Effect of Coulomb repulsion on the London penetration depth in cuprate superconductors

TL;DR

This paper investigates how Coulomb repulsion affects the London penetration depth in cuprate superconductors, showing that including Coulomb interactions improves agreement with experimental data.

Contribution

It demonstrates that accounting for Coulomb interactions within the spin-fermion model enhances the theoretical match to experimental penetration depth data in cuprates.

Findings

Coulomb interactions improve the theoretical fit to experimental data.

Including Hubbard U_p and V_2 interactions aligns calculations with observations.
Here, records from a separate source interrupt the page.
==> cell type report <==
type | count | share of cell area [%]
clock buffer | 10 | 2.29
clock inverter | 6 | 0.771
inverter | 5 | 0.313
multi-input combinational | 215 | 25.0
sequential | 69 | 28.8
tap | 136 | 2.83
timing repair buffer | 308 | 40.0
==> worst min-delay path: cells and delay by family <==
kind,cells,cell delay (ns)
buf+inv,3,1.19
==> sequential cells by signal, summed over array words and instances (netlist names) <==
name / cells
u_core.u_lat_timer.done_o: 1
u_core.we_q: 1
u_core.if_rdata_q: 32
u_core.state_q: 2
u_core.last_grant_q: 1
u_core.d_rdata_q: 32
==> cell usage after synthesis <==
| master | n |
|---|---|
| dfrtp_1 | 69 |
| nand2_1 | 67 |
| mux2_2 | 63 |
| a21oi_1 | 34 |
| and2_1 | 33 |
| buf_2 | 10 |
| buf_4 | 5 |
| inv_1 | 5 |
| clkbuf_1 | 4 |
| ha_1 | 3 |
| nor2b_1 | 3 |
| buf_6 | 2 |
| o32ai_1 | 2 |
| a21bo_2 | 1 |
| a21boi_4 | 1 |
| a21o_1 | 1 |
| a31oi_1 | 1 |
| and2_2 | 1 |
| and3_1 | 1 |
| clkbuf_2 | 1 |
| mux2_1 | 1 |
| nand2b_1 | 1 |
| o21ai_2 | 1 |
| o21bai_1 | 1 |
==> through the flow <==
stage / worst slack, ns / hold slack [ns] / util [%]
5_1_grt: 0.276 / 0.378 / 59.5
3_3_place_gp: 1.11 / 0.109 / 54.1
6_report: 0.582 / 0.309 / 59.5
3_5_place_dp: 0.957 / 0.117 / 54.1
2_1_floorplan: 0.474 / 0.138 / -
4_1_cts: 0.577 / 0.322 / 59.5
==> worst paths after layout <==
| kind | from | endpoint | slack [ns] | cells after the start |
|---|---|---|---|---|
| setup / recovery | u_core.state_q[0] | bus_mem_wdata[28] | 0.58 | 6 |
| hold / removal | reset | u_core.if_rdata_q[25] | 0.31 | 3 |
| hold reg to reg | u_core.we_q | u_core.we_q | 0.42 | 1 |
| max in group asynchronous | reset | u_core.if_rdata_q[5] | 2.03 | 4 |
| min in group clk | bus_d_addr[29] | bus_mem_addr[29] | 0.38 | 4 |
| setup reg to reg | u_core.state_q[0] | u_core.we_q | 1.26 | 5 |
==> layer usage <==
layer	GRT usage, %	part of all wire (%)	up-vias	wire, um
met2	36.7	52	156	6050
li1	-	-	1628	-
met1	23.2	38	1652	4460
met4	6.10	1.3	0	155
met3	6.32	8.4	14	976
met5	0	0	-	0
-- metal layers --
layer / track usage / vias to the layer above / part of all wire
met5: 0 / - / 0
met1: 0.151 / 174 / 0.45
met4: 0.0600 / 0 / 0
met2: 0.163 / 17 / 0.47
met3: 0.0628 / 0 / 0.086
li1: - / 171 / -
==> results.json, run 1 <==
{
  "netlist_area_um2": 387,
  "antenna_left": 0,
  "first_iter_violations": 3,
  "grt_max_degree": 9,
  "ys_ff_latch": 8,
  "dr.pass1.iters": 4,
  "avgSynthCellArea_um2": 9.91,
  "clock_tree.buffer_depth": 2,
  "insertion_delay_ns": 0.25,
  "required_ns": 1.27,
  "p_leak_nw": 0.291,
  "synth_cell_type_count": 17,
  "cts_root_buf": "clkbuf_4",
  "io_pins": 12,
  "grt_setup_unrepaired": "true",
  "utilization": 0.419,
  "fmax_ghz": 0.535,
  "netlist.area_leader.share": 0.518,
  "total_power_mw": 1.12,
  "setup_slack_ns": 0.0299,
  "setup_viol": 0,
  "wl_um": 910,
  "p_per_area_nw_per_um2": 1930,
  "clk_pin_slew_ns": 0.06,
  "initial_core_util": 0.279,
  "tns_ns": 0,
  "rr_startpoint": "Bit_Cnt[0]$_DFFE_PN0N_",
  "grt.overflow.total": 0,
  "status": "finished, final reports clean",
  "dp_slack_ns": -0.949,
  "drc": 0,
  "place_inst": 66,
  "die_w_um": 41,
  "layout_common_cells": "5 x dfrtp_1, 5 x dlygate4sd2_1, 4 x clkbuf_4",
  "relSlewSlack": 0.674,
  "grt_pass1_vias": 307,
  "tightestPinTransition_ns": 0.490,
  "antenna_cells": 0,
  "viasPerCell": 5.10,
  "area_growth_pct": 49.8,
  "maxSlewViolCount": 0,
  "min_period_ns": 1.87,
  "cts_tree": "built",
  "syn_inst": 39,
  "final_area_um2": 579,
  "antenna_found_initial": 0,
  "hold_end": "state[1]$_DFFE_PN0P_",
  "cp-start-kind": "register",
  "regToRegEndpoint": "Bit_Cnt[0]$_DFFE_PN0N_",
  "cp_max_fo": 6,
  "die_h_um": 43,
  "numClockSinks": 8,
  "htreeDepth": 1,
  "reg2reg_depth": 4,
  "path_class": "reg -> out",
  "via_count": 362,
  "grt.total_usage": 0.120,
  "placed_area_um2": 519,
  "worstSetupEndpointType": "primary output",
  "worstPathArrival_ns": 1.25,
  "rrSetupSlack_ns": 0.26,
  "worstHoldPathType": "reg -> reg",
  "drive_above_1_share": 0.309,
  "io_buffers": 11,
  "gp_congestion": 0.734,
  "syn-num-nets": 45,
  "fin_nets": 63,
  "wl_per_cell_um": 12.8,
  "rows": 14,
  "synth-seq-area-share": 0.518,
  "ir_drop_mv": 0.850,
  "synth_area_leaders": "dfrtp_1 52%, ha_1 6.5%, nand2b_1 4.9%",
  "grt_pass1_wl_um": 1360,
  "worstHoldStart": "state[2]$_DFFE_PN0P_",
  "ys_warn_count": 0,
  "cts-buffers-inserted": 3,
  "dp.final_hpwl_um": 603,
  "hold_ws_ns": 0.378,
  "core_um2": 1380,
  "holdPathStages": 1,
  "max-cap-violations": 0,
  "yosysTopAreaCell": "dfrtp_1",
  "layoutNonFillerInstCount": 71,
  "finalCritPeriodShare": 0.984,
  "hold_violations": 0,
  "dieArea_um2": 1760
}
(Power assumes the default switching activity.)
<file path="config.mk">
export PLATFORM = sky130hd
export DESIGN_NAME = led_arbiter
export DESIGN_NICKNAME = d
export VERILOG_FILES = /design/src/rtl/led_arbiter.sv
export SDC_FILE = /design/constraint.sdc
export NUM_CORES = 1
export LEC_CHECK = 0
export CORE_MARGIN = 8
export CORE_UTILIZATION = 52
export CTS_BUF_LIST = sky130_fd_sc_hd__clkbuf_16
export DETAILED_ROUTE_END_ITERATION = 8
export PLACE_DENSITY = 0.8
export SYNTH_ARGS = -nofsm -noshare
export SYNTH_HDL_FRONTEND = slang
export SYNTH_SLANG_ARGS = --single-unit
</file>
<file path="constraint.sdc">
create_clock -name clk -period 2.8 [get_ports clk]
set_input_delay 0.7 -clock clk [delete_from_list [all_inputs] [get_ports clk]]
set_output_delay 0.7 -clock clk [all_outputs]
set_load 0.005 [all_outputs]
</file>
The model explains the temperature dependence of the penetration depth.

Abstract

We study the effect of Coulomb repulsion between oxygen holes on the London penetration depth $\lambda$ based on the concept of spin-polaron nature of Fermi quasiparticles in cuprates superconductors. It is shown that for the generally accepted values of the parameters of the spin-fermion model, taking into account the Coulomb interaction, both the one-site Hubbard $U_p$ and interaction between the holes on next-nearest-neighbor oxygen ions $V_2$, allows one to achieve a much better agreement of the calculated temperature dependencies of the value $\lambda^{-2}$ with the experimental data in La$_{2-x}$Sr$_{x}$CuO$_4$ in a wide range around optimal doping.